The idea that a fearful majority are staying up at night terrified that the #edtech bogeyman is going to get them makes no sense. I don’t see these people as conspicuously as some others do. What is more, when I do meet educators and stakeholders that appear to, or actually do express, literal fear with gigabytes and USB cables, they are a small majority. Hardly needle movers, if you will. I wonder if many of us hitched a ride on the ‘people fear change’ bandwagon because it was an easy explanation for a complex, systemic issue. After that, perhaps cognitive bias just took hold and made it true in everyone’s minds, turning it into a mantra, and maybe even a self-fulfilling prophecy. Furthermore, it is usually with arrogance that people decry a group of faceless people as fearful of change. Often we accuse others of this when what we really mean is I just wish they would agree with me and I don’t know why they won’t. Finally, imagine if educators went on about others fearing change in any other context such as math, the arts, health and well being, etc. The ‘fear’ line would not be acceptable as an ongoing excuse. So, I’m done with that line now.
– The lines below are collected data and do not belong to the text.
[config.mk]
export PLATFORM = sky130hd
export DESIGN_NAME = sequence_record_stream_parser
export DESIGN_NICKNAME = d
export VERILOG_FILES = /design/src/design/srsp_pkg.sv /design/src/design/sequence_record_stream_parser.sv /design/src/design/srsp_decode.sv /design/src/design/srsp_emit.sv
export SDC_FILE = /design/constraint.sdc
export NUM_CORES = 1
export LEC_CHECK = 0
export BUFFER_PORTS_ARGS = -buffer_cell sky130_fd_sc_hd__buf_2
export CAP_MARGIN = 15
export CORE_MARGIN = 4
export CORE_UTILIZATION = 45
export DETAILED_ROUTE_END_ITERATION = 12
export SLEW_MARGIN = 20
export SYNTH_ARGS = -nofsm -noshare
export SYNTH_HDL_FRONTEND = slang
export SYNTH_SLANG_ARGS = --single-unit
[constraint.sdc]
create_clock -name i_clk -period 4.35 [get_ports i_clk]
set_clock_uncertainty 0.1 [all_clocks]
set_input_delay 0.6525 -clock i_clk [delete_from_list [all_inputs] [get_ports i_clk]]
set_output_delay 0.6525 -clock i_clk [all_outputs]
set_load 0.01 [all_outputs]
[src/design/srsp_pkg.sv]
// ----------------------------------------------------------------------------
// srsp_pkg
// Shared types and codes for the sequence record stream parser.
// ----------------------------------------------------------------------------
`default_nettype none

package srsp_pkg;

    // Parser phase, one-hot
    typedef enum logic [23:0] {
        PH_CNT_HI   = 24'h000001,
        PH_CNT_LO   = 24'h000002,
        PH_OPCODE   = 24'h000004,
        PH_FCOUNT   = 24'h000008,
        PH_FID_HI   = 24'h000010,
        PH_FID_LO   = 24'h000020,
        PH_IF_HI    = 24'h000040,
        PH_IF_LO    = 24'h000080,
        PH_DL_HI    = 24'h000100,
        PH_DL_LO    = 24'h000200,
        PH_ROFF_HI  = 24'h000400,
        PH_ROFF_LO  = 24'h000800,
        PH_MCOUNT   = 24'h001000,
        PH_MERGE    = 24'h002000,
        PH_PRIO     = 24'h004000,
        PH_RIGHT_HI = 24'h008000,
        PH_RIGHT_LO = 24'h010000,
        PH_LEFT_HI  = 24'h020000,
        PH_LEFT_LO  = 24'h040000,
        PH_REPLAYS  = 24'h080000,
        PH_PRE      = 24'h100000,
        PH_POST     = 24'h200000,
        PH_DUP      = 24'h400000,
        PH_DONE     = 24'h800000
    } t_phase;

    typedef enum logic [3:0] {
        EV_COUNT      = 4'd0,
        EV_FRAMECOUNT = 4'd1,
        EV_FRAME      = 4'd2,
        EV_REPLAYOFF  = 4'd3,
        EV_MERGECOUNT = 4'd4,
        EV_MERGE      = 4'd5,
        EV_STRETCH    = 4'd6,
        EV_PRIO       = 4'd7,
        EV_RIGHT      = 4'd8,
        EV_LEFT       = 4'd9,
        EV_REPLAYS    = 4'd10,
        EV_PRE        = 4'd11,
        EV_POST       = 4'd12,
        EV_DUP        = 4'd13,
        EV_END        = 4'd14,
        EV_BADCODE    = 4'd15
    } t_kind;

    localparam logic [7:0] OP_END     = 8'd0;
    localparam logic [7:0] OP_FRAMES  = 8'd1;
    localparam logic [7:0] OP_ROFF    = 8'd2;
    localparam logic [7:0] OP_MERGE   = 8'd3;
    localparam logic [7:0] OP_STRETCH = 8'd4;
    localparam logic [7:0] OP_PRIO    = 8'd5;
    localparam logic [7:0] OP_RIGHT   = 8'd6;
    localparam logic [7:0] OP_LEFT    = 8'd7;
    localparam logic [7:0] OP_REPLAYS = 8'd8;
    localparam logic [7:0] OP_PRE     = 8'd9;
    localparam logic [7:0] OP_POST    = 8'd10;
    localparam logic [7:0] OP_DUP     = 8'd11;

    localparam logic [15:0]       IFRAME_NONE = 16'hFFFF;
    localparam logic signed [16:0] VAL_NEG1   = -17'sd1;
    localparam logic signed [16:0] MOVE_MERGE = 17'sd2;

    // Pending-event mask bits of one burst
    localparam int B_SINGLE = 0;
    localparam int B_FCOUNT = 1;
    localparam int B_FRAME  = 2;
    localparam int B_PRE    = 3;
    localparam int B_POST   = 4;
    localparam int B_END    = 5;
    localparam int NBURST   = 6;

    // Events caused by one byte: none, one plain event or a record-end run
    typedef struct packed {
        logic [NBURST-1:0]  mask;
        logic [15:0]        rec;
        t_kind              kind;
        logic [7:0]         idx;
        logic signed [16:0] main_v;
        logic signed [16:0] ib;
        logic signed [16:0] dl;
    } t_burst;

endpackage

`default_nettype wire

[src/design/sequence_record_stream_parser.sv]
// ----------------------------------------------------------------------------
// sequence_record_stream_parser
// Byte-stream parser for sequence definition records; turns the records into events.
// ----------------------------------------------------------------------------
// Usage:
//   Input channel (i_valid / o_ready) takes one stream byte per word;
//   i_stream_start marks the count high byte of a new stream and restarts
//   the parser. Output channel (o_valid / i_ready) delivers one event per
//   word; o_last_of_run flags the final event caused by a byte.
//   Timing: an event appears in the cycle after its byte is accepted.
//   Throughput: one byte per cycle while i_ready is high and each byte
//   yields at most one event. A record-end byte yields one to five
//   events, one per unstalled cycle, and the next byte is taken in the
//   cycle the last of them leaves. The rate is set by the single result
//   register that holds one byte's events; the decode is one registered pass.
//   Reset: synchronous, active low; parser waits for the count high byte
//   and the output is empty.
//   Stall: while i_ready is low the current event holds and o_ready stays
//   low once a result is pending, so no byte is dropped.
// ----------------------------------------------------------------------------
`default_nettype none

module sequence_record_stream_parser (
    input  wire                 i_clk,
    input  wire                 i_rst_n,
    input  wire                 i_valid,
    output logic                o_ready,
    input  wire [7:0]           i_data_byte,
    input  wire                 i_stream_start,
    output logic                o_valid,
    input  wire                 i_ready,
    output logic [15:0]         o_record_number,
    output logic [3:0]          o_event_kind,
    output logic [7:0]          o_entry_index,
    output logic signed [16:0]  o_main_value,
    output logic signed [16:0]  o_inbetween_frame,
    output logic signed [16:0]  o_frame_delay,
    output logic                o_last_of_run
);
    import srsp_pkg::*;

    t_burst burst;
    logic   acc;
    logic   free;

    assign o_ready = free;
    assign acc     = i_valid && free;

    srsp_decode u_decode (
        .i_clk          (i_clk),
        .i_rst_n        (i_rst_n),
        .i_acc          (acc),
        .i_data_byte    (i_data_byte),
        .i_stream_start (i_stream_start),
        .o_burst        (burst)
    );

    srsp_emit u_emit (
        .i_clk             (i_clk),
        .i_rst_n           (i_rst_n),
        .i_load            (acc),
        .i_burst           (burst),
        .i_ready           (i_ready),
        .o_free            (free),
        .o_valid           (o_valid),
        .o_record_number   (o_record_number),
        .o_event_kind      (o_event_kind),
        .o_entry_index     (o_entry_index),
        .o_main_value      (o_main_value),
        .o_inbetween_frame (o_inbetween_frame),
        .o_frame_delay     (o_frame_delay),
        .o_last_of_run     (o_last_of_run)
    );

endmodule

`default_nettype wire

[src/design/srsp_decode.sv]
// ----------------------------------------------------------------------------
// srsp_decode
// Parser state and byte decode; turns one accepted byte into a burst.
// ----------------------------------------------------------------------------
`default_nettype none

module srsp_decode (
    input  wire              i_clk,
    input  wire              i_rst_n,
    input  wire              i_acc,
    input  wire [7:0]        i_data_byte,
    input  wire              i_stream_start,
    output srsp_pkg::t_burst o_burst
);
    import srsp_pkg::*;

    t_phase      r_phase, n_phase, c_phase;
    logic [15:0] r_total, n_total;
    logic [15:0] r_rec, n_rec, c_rec;
    logic [7:0]  r_hi, n_hi;
    logic [7:0]  r_len, n_len;
    logic [7:0]  r_pos, n_pos;
    logic [15:0] r_fid, n_fid;
    logic [15:0] r_ib, n_ib;
    logic [7:0]  r_frames, n_frames;
    logic        r_merge, n_merge;
    logic        r_pre, n_pre;
    logic        r_post, n_post;

    logic [15:0]        word;
    logic [7:0]         pos_inc;
    logic [15:0]        rec_inc;
    logic signed [16:0] word_s;
    logic signed [16:0] byte_s;
    t_burst             bu;

    assign word    = {r_hi, i_data_byte};
    assign pos_inc = r_pos + 8'd1;
    assign rec_inc = r_rec + 16'd1;
    assign word_s  = {1'b0, word};
    assign byte_s  = {9'd0, i_data_byte};
    assign c_phase = i_stream_start ? PH_CNT_HI : r_phase;
    assign c_rec   = i_stream_start ? 16'd0 : r_rec;

    always_comb begin
        n_phase  = c_phase;
        n_total  = i_stream_start ? 16'd0 : r_total;
        n_rec    = c_rec;
        n_hi     = i_stream_start ? 8'd0 : r_hi;
        n_len    = i_stream_start ? 8'd0 : r_len;
        n_pos    = i_stream_start ? 8'd0 : r_pos;
        n_fid    = i_stream_start ? 16'd0 : r_fid;
        n_ib     = i_stream_start ? 16'd0 : r_ib;
        n_frames = i_stream_start ? 8'd0 : r_frames;
        n_merge  = i_stream_start ? 1'b0 : r_merge;
        n_pre    = i_stream_start ? 1'b0 : r_pre;
        n_post   = i_stream_start ? 1'b0 : r_post;

        bu        = '0;
        bu.rec    = c_rec;
        bu.kind   = EV_COUNT;

        unique case (c_phase)
            PH_CNT_HI: begin
                n_hi    = i_data_byte;
                n_phase = PH_CNT_LO;
            end
            PH_CNT_LO: begin
                n_total  = word;
                n_rec    = 16'd0;
                n_len    = 8'd0;
                n_pos    = 8'd0;
                n_fid    = 16'd0;
                n_ib     = 16'd0;
                n_frames = 8'd0;
                n_merge  = 1'b0;
                n_pre    = 1'b0;
                n_post   = 1'b0;
                bu.mask[B_SINGLE] = 1'b1;
                bu.rec    = 16'd0;
                bu.kind   = EV_COUNT;
                bu.main_v = word_s;
                n_phase   = (word == 16'd0) ? PH_DONE : PH_OPCODE;
            end
            PH_OPCODE: begin
                unique case (i_data_byte)
                    OP_END: begin
                        bu.mask[B_FCOUNT] = (r_frames == 8'd0);
                        bu.mask[B_FRAME]  = (r_frames == 8'd0);
                        bu.mask[B_PRE]    = !r_pre;
                        bu.mask[B_POST]   = !r_post;
                        bu.mask[B_END]    = 1'b1;
                        bu.main_v = r_merge ? MOVE_MERGE : 17'sd0;
                        n_rec    = rec_inc;
                        n_len    = 8'd0;
                        n_pos    = 8'd0;
                        n_fid    = 16'd0;
                        n_ib     = 16'd0;
                        n_frames = 8'd0;
                        n_merge  = 1'b0;
                        n_pre    = 1'b0;
                        n_post   = 1'b0;
                        n_phase  = (rec_inc >= r_total) ? PH_DONE : PH_OPCODE;
                    end
                    OP_FRAMES:  n_phase = PH_FCOUNT;
                    OP_ROFF:    n_phase = PH_ROFF_HI;
                    OP_MERGE:   n_phase = PH_MCOUNT;
                    OP_STRETCH: begin
                        bu.mask[B_SINGLE] = 1'b1;
                        bu.kind   = EV_STRETCH;
                        bu.main_v = 17'sd1;
                    end
                    OP_PRIO:    n_phase = PH_PRIO;
                    OP_RIGHT:   n_phase = PH_RIGHT_HI;
                    OP_LEFT:    n_phase = PH_LEFT_HI;
                    OP_REPLAYS: n_phase = PH_REPLAYS;
                    OP_PRE:     n_phase = PH_PRE;
                    OP_POST:    n_phase = PH_POST;
                    OP_DUP:     n_phase = PH_DUP;
                    default: begin
                        bu.mask[B_SINGLE] = 1'b1;
                        bu.kind   = EV_BADCODE;
                        bu.main_v = byte_s;
                    end
                endcase
            end
            PH_FCOUNT: begin
                n_frames = i_data_byte;
                n_len    = i_data_byte;
                n_pos    = 8'd0;
                bu.mask[B_SINGLE] = 1'b1;
                bu.kind   = EV_FRAMECOUNT;
                bu.main_v = byte_s;
                n_phase   = (i_data_byte == 8'd0) ? PH_OPCODE : PH_FID_HI;
            end
            PH_FID_HI: begin
                n_hi    = i_data_byte;
                n_phase = PH_FID_LO;
            end
            PH_FID_LO: begin
                n_fid   = word;
                n_phase = PH_IF_HI;
            end
            PH_IF_HI: begin
                n_hi    = i_data_byte;
                n_phase = PH_IF_LO;
            end
            PH_IF_LO: begin
                n_ib    = word;
                n_phase = PH_DL_HI;
            end
            PH_DL_HI: begin
                n_hi    = i_data_byte;
                n_phase = PH_DL_LO;
            end
            PH_DL_LO: begin
                bu.mask[B_SINGLE] = 1'b1;
                bu.kind   = EV_FRAME;
                bu.idx    = r_pos;
                bu.main_v = {1'b0, r_fid};
                bu.ib     = (r_ib == IFRAME_NONE) ? VAL_NEG1 : {1'b0, r_ib};
                bu.dl     = word_s;
                n_pos     = pos_inc;
                n_phase   = (pos_inc >= r_len) ? PH_OPCODE : PH_FID_HI;
            end
            PH_ROFF_HI: begin
                n_hi    = i_data_byte;
                n_phase = PH_ROFF_LO;
            end
            PH_ROFF_LO: begin
                bu.mask[B_SINGLE] = 1'b1;
                bu.kind   = EV_REPLAYOFF;
                bu.main_v = word_s;
                n_phase   = PH_OPCODE;
            end
            PH_MCOUNT: begin
                n_merge = 1'b1;
                n_len   = i_data_byte;
                n_pos   = 8'd0;
                bu.mask[B_SINGLE] = 1'b1;
                bu.kind   = EV_MERGECOUNT;
                bu.main_v = byte_s;
                n_phase   = (i_data_byte == 8'd0) ? PH_OPCODE : PH_MERGE;
            end
            PH_MERGE: begin
                bu.mask[B_SINGLE] = 1'b1;
                bu.kind   = EV_MERGE;
                bu.idx    = r_pos;
                bu.main_v = byte_s;
                n_pos     = pos_inc;
                n_phase   = (pos_inc >= r_len) ? PH_OPCODE : PH_MERGE;
            end
            PH_PRIO: begin
                bu.mask[B_SINGLE] = 1'b1;
                bu.kind   = EV_PRIO;
                bu.main_v = byte_s;
                n_phase   = PH_OPCODE;
            end
            PH_RIGHT_HI: begin
                n_hi    = i_data_byte;
                n_phase = PH_RIGHT_LO;
            end
            PH_RIGHT_LO: begin
                bu.mask[B_SINGLE] = 1'b1;
                bu.kind   = EV_RIGHT;
                bu.main_v = word_s;
                n_phase   = PH_OPCODE;
            end
            PH_LEFT_HI: begin
                n_hi    = i_data_byte;
                n_phase = PH_LEFT_LO;
            end
            PH_LEFT_LO: begin
                bu.mask[B_SINGLE] = 1'b1;
                bu.kind   = EV_LEFT;
                bu.main_v = word_s;
                n_phase   = PH_OPCODE;
            end
            PH_REPLAYS: begin
                bu.mask[B_SINGLE] = 1'b1;
                bu.kind   = EV_REPLAYS;
                bu.main_v = byte_s;
                n_phase   = PH_OPCODE;
            end
            PH_PRE: begin
                n_pre = 1'b1;
                bu.mask[B_SINGLE] = 1'b1;
                bu.kind   = EV_PRE;
                bu.main_v = byte_s;
                n_phase   = PH_OPCODE;
            end
            PH_POST: begin
                n_post = 1'b1;
                bu.mask[B_SINGLE] = 1'b1;
                bu.kind   = EV_POST;
                bu.main_v = byte_s;
                n_phase   = PH_OPCODE;
            end
            PH_DUP: begin
                bu.mask[B_SINGLE] = 1'b1;
                bu.kind   = EV_DUP;
                bu.main_v = byte_s;
                n_phase   = PH_OPCODE;
            end
            default: begin
                // stream finished: drop bytes until the next start
                n_phase = PH_DONE;
            end
        endcase
    end

    assign o_burst = bu;

    always_ff @(posedge i_clk) begin
        if (!i_rst_n) begin
            r_phase  <= PH_CNT_HI;
            r_total  <= '0;
            r_rec    <= '0;
            r_hi     <= '0;
            r_len    <= '0;
            r_pos    <= '0;
            r_fid    <= '0;
            r_ib     <= '0;
            r_frames <= '0;
            r_merge  <= 1'b0;
            r_pre    <= 1'b0;
            r_post   <= 1'b0;
        end else if (i_acc) begin
            r_phase  <= n_phase;
            r_total  <= n_total;
            r_rec    <= n_rec;
            r_hi     <= n_hi;
            r_len    <= n_len;
            r_pos    <= n_pos;
            r_fid    <= n_fid;
            r_ib     <= n_ib;
            r_frames <= n_frames;
            r_merge  <= n_merge;
            r_pre    <= n_pre;
            r_post   <= n_post;
        end
    end

endmodule

`default_nettype wire

[src/design/srsp_emit.sv]
// ----------------------------------------------------------------------------
// srsp_emit
// Result register: holds one burst and plays its events out in order.
// ----------------------------------------------------------------------------
`default_nettype none

module srsp_emit (
    input  wire                 i_clk,
    input  wire                 i_rst_n,
    input  wire                 i_load,
    input  srsp_pkg::t_burst    i_burst,
    input  wire                 i_ready,
    output logic                o_free,
    output logic                o_valid,
    output logic [15:0]         o_record_number,
    output logic [3:0]          o_event_kind,
    output logic [7:0]          o_entry_index,
    output logic signed [16:0]  o_main_value,
    output logic signed [16:0]  o_inbetween_frame,
    output logic signed [16:0]  o_frame_delay,
    output logic                o_last_of_run
);
    import srsp_pkg::*;

    logic [NBURST-1:0]  r_mask, n_mask;
    t_burst             r_bu;
    logic [NBURST-1:0]  low;
    logic [NBURST-1:0]  rest;
    t_kind              kind;

    assign low     = r_mask & (~r_mask + {{(NBURST-1){1'b0}}, 1'b1});
    assign rest    = r_mask & ~low;
    assign o_valid = |r_mask;
    assign o_last_of_run = (rest == '0);
    // take a new byte when empty or once the final event of this burst leaves
    assign o_free  = !o_valid || (i_ready && o_last_of_run);

    always_comb begin
        kind              = r_bu.kind;
        o_entry_index     = 8'd0;
        o_main_value      = 17'sd0;
        o_inbetween_frame = 17'sd0;
        o_frame_delay     = 17'sd0;
        priority if (r_mask[B_SINGLE]) begin
            o_entry_index     = r_bu.idx;
            o_main_value      = r_bu.main_v;
            o_inbetween_frame = r_bu.ib;
            o_frame_delay     = r_bu.dl;
        end else if (r_mask[B_FCOUNT]) begin
            kind         = EV_FRAMECOUNT;
            o_main_value = 17'sd1;
        end else if (r_mask[B_FRAME]) begin
            kind              = EV_FRAME;
            o_main_value      = VAL_NEG1;
            o_inbetween_frame = VAL_NEG1;
            o_frame_delay     = VAL_NEG1;
        end else if (r_mask[B_PRE]) begin
            kind         = EV_PRE;
            o_main_value = r_bu.main_v;
        end else if (r_mask[B_POST]) begin
            kind         = EV_POST;
            o_main_value = r_bu.main_v;
        end else begin
            kind = EV_END;
        end
    end

    assign o_event_kind    = kind;
    assign o_record_number = r_bu.rec;

    always_comb begin
        n_mask = r_mask;
        if (i_load) begin
            n_mask = i_burst.mask;
        end else if (o_valid && i_ready) begin
            n_mask = rest;
        end
    end

    always_ff @(posedge i_clk) begin
        if (!i_rst_n) begin
            r_mask <= '0;
        end else begin
            r_mask <= n_mask;
        end
    end

    always_ff @(posedge i_clk) begin
        if (i_load) begin
            r_bu <= i_burst;
        end
    end

endmodule

`default_nettype wire

==> results of run 1 <==
layout make-up:
| class | count | area, µm² | area share, % |
|---|---|---|---|
| multi-input combinational | 799 | 5060 | 42.6 |
| sequential | 206 | 4900 | 41.2 |
| clock buffer | 33 | 664 | 5.58 |
| timing repair buffer | 115 | 628 | 5.28 |
| tap | 313 | 392 | 3.29 |
| inverter | 39 | 148 | 1.24 |
| clock inverter | 9 | 103 | 0.862 |
| antenna | 1 | 2.50 | 0.0210 |
worst max-delay path: stages, from the launching register on:
cell	delay, ns
dfxtp_1	0.41
ha_1	0.23
nand3_1	0.16
nor3_1	0.46
and3_1	0.32
nand3_1	0.12
xnor2_1	0.23
ha_1	0.26
and4_1	0.20
a221o_1	0.31
a31oi_1	0.34
nand2_1	0.11
a41o_1	0.23
a21oi_1	0.13
power breakdown:
| group | internal [mW] | leakage [nW] | switching, mW |
|---|---|---|---|
| Clock | 1.18 | 0.377 | 0.796 |
| Combinational | 0.0639 | 2.82 | 0.194 |
| Sequential | 2.05 | 1.89 | 0.0340 |
through the flow:
stage	utilization (%)	hold slack, ns
2_1_floorplan	-	0.332
3_5_place_dp	48.7	0.349
5_1_grt	52.1	0.381
4_1_cts	52.0	0.357
3_3_place_gp	48.7	0.342
6_report	52.1	0.360
Yosys cell counts, types with 26 or more instances:
library cell / instances / area (µm²)
edfxtp_1: 77 / 2310
inv_1: 39 / 146
nor4_1: 27 / 169
a22oi_1: 34 / 255
nand3_1: 69 / 345
nand2_1: 108 / 405
dfxtp_1: 129 / 2580
clkbuf_1: 44 / 165
o21ai_0: 27 / 135
nor2_1: 83 / 312
and2_1: 63 / 394
ha_1: 26 / 325
a21o_1: 55 / 413
a22o_1: 36 / 315
a21oi_1: 73 / 365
As for the second trope, the one which admonishes parents, the government, and anyone else who’ll listen that, without 21st Century Learning, our children may end up in some kind of millennial limbo? It’s straight from the department of Keeping Up With The Joneses. At its best it resembles a false flags approach to persuasion, and at its worst, it’s downright hypocritical. How can we decry a subset of individuals as fearful whilst promoting anxiety about not being prepared for an unimaginable future? We can’t have it both ways.
Let’s check ourselves whenever we find the work we do resembles a real estate agent trying to ask for a higher price because the house they’re selling is in an area with “good schools”. If we always look at “21st Century Learning” as a thing to “sell”, or help people overcome fear about, we’ll never get off this hamster wheel of self-perpetuating fear.